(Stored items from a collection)
======

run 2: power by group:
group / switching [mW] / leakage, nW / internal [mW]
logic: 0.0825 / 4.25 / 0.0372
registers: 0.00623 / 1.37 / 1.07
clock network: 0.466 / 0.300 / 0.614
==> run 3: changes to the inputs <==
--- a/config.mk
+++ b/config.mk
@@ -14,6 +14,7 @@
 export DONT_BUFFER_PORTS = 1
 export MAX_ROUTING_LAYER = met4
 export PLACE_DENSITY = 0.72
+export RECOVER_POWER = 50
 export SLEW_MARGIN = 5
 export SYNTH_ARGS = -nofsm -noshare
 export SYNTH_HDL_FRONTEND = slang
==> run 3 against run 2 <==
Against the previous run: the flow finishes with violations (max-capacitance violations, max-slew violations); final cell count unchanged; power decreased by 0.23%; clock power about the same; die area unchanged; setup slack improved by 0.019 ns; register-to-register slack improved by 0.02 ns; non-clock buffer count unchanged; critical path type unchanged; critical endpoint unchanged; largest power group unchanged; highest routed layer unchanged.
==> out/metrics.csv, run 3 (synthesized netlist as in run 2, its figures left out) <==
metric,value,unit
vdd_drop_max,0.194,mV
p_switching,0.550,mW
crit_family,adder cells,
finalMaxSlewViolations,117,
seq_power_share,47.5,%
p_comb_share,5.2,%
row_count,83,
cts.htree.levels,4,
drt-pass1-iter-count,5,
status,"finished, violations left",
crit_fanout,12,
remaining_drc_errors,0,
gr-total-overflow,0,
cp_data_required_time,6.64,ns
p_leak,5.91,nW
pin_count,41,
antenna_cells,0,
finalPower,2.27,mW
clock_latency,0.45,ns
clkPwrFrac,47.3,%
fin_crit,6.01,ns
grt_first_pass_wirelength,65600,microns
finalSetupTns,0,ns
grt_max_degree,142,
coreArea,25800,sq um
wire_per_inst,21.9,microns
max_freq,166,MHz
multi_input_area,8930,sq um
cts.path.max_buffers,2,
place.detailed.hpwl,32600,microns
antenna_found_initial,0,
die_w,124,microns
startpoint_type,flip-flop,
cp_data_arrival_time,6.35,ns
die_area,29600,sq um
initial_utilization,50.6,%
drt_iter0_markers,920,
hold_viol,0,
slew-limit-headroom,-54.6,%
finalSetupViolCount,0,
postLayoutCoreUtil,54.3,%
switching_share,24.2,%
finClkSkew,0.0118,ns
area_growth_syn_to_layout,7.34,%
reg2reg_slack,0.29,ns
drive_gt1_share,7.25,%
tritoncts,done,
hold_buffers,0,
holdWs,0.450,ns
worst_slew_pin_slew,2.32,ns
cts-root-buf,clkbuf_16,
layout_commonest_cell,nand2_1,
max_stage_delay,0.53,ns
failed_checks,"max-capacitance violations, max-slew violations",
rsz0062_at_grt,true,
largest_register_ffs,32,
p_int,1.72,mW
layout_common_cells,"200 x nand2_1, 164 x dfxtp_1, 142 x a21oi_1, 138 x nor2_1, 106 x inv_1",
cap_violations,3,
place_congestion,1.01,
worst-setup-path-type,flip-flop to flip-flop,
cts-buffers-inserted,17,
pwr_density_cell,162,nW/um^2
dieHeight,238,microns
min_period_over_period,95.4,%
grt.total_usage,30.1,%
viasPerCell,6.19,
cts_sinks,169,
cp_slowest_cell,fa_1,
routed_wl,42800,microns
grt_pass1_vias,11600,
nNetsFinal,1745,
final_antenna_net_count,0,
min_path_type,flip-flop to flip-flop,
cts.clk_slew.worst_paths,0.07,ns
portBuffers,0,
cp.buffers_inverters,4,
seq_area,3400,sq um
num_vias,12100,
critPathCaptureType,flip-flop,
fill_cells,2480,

======

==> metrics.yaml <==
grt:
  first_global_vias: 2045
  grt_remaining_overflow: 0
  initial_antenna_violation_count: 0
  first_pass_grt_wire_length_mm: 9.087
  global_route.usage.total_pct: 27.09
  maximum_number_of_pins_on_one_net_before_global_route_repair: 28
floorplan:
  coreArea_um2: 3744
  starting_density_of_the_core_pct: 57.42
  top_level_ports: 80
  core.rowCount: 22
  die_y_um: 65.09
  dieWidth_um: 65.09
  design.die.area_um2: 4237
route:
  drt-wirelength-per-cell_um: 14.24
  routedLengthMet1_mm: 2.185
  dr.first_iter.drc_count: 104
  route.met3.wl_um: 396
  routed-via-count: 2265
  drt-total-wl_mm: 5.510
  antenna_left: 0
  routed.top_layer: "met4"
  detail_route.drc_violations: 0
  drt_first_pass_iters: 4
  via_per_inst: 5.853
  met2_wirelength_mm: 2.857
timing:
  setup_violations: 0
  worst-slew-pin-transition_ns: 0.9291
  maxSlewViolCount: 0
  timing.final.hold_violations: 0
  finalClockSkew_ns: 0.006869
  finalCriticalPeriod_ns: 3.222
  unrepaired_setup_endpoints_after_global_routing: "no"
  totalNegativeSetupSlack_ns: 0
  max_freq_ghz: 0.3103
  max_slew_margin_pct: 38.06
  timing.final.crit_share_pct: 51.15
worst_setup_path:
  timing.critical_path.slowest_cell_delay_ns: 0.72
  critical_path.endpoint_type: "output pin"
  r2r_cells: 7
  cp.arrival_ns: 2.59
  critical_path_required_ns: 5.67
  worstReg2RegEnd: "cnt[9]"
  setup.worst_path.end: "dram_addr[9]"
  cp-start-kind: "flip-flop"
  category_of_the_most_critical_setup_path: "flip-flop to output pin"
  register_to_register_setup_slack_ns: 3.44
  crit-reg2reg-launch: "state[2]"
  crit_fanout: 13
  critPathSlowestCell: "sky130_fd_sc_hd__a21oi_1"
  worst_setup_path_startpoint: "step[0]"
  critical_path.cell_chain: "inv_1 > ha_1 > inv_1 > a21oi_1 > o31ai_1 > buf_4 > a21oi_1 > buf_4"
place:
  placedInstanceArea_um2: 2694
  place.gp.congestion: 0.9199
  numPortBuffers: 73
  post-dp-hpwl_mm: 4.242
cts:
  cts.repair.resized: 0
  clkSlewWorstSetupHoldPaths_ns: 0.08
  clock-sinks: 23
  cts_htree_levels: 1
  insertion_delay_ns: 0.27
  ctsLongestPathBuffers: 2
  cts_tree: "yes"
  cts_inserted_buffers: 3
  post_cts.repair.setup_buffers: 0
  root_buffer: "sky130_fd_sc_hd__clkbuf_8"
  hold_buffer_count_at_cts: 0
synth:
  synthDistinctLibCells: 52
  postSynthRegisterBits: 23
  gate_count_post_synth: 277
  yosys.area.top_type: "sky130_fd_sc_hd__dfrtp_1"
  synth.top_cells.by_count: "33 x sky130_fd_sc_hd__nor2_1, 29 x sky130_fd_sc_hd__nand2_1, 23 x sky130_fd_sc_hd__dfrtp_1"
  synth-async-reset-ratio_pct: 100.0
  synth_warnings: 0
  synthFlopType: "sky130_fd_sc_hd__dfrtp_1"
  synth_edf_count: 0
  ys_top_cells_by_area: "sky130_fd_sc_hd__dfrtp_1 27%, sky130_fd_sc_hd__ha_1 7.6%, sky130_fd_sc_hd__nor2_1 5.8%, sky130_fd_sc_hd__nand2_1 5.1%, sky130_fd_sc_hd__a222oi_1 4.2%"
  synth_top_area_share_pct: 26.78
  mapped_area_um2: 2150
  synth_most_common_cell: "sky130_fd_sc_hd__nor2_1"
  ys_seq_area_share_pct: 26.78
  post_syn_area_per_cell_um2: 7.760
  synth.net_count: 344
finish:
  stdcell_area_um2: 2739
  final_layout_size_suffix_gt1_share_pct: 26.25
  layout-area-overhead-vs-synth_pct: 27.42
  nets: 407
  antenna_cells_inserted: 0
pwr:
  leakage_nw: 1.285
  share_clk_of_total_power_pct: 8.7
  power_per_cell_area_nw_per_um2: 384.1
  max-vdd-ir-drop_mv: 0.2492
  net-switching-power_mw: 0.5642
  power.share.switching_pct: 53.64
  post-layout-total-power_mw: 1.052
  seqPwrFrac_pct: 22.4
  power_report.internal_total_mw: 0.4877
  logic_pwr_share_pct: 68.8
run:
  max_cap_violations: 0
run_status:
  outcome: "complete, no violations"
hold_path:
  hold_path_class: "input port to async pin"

======

**What you have to do:** Looking at the entries above, say how many lines contain the word "async". Only the number is wanted.

**Written solution:** 2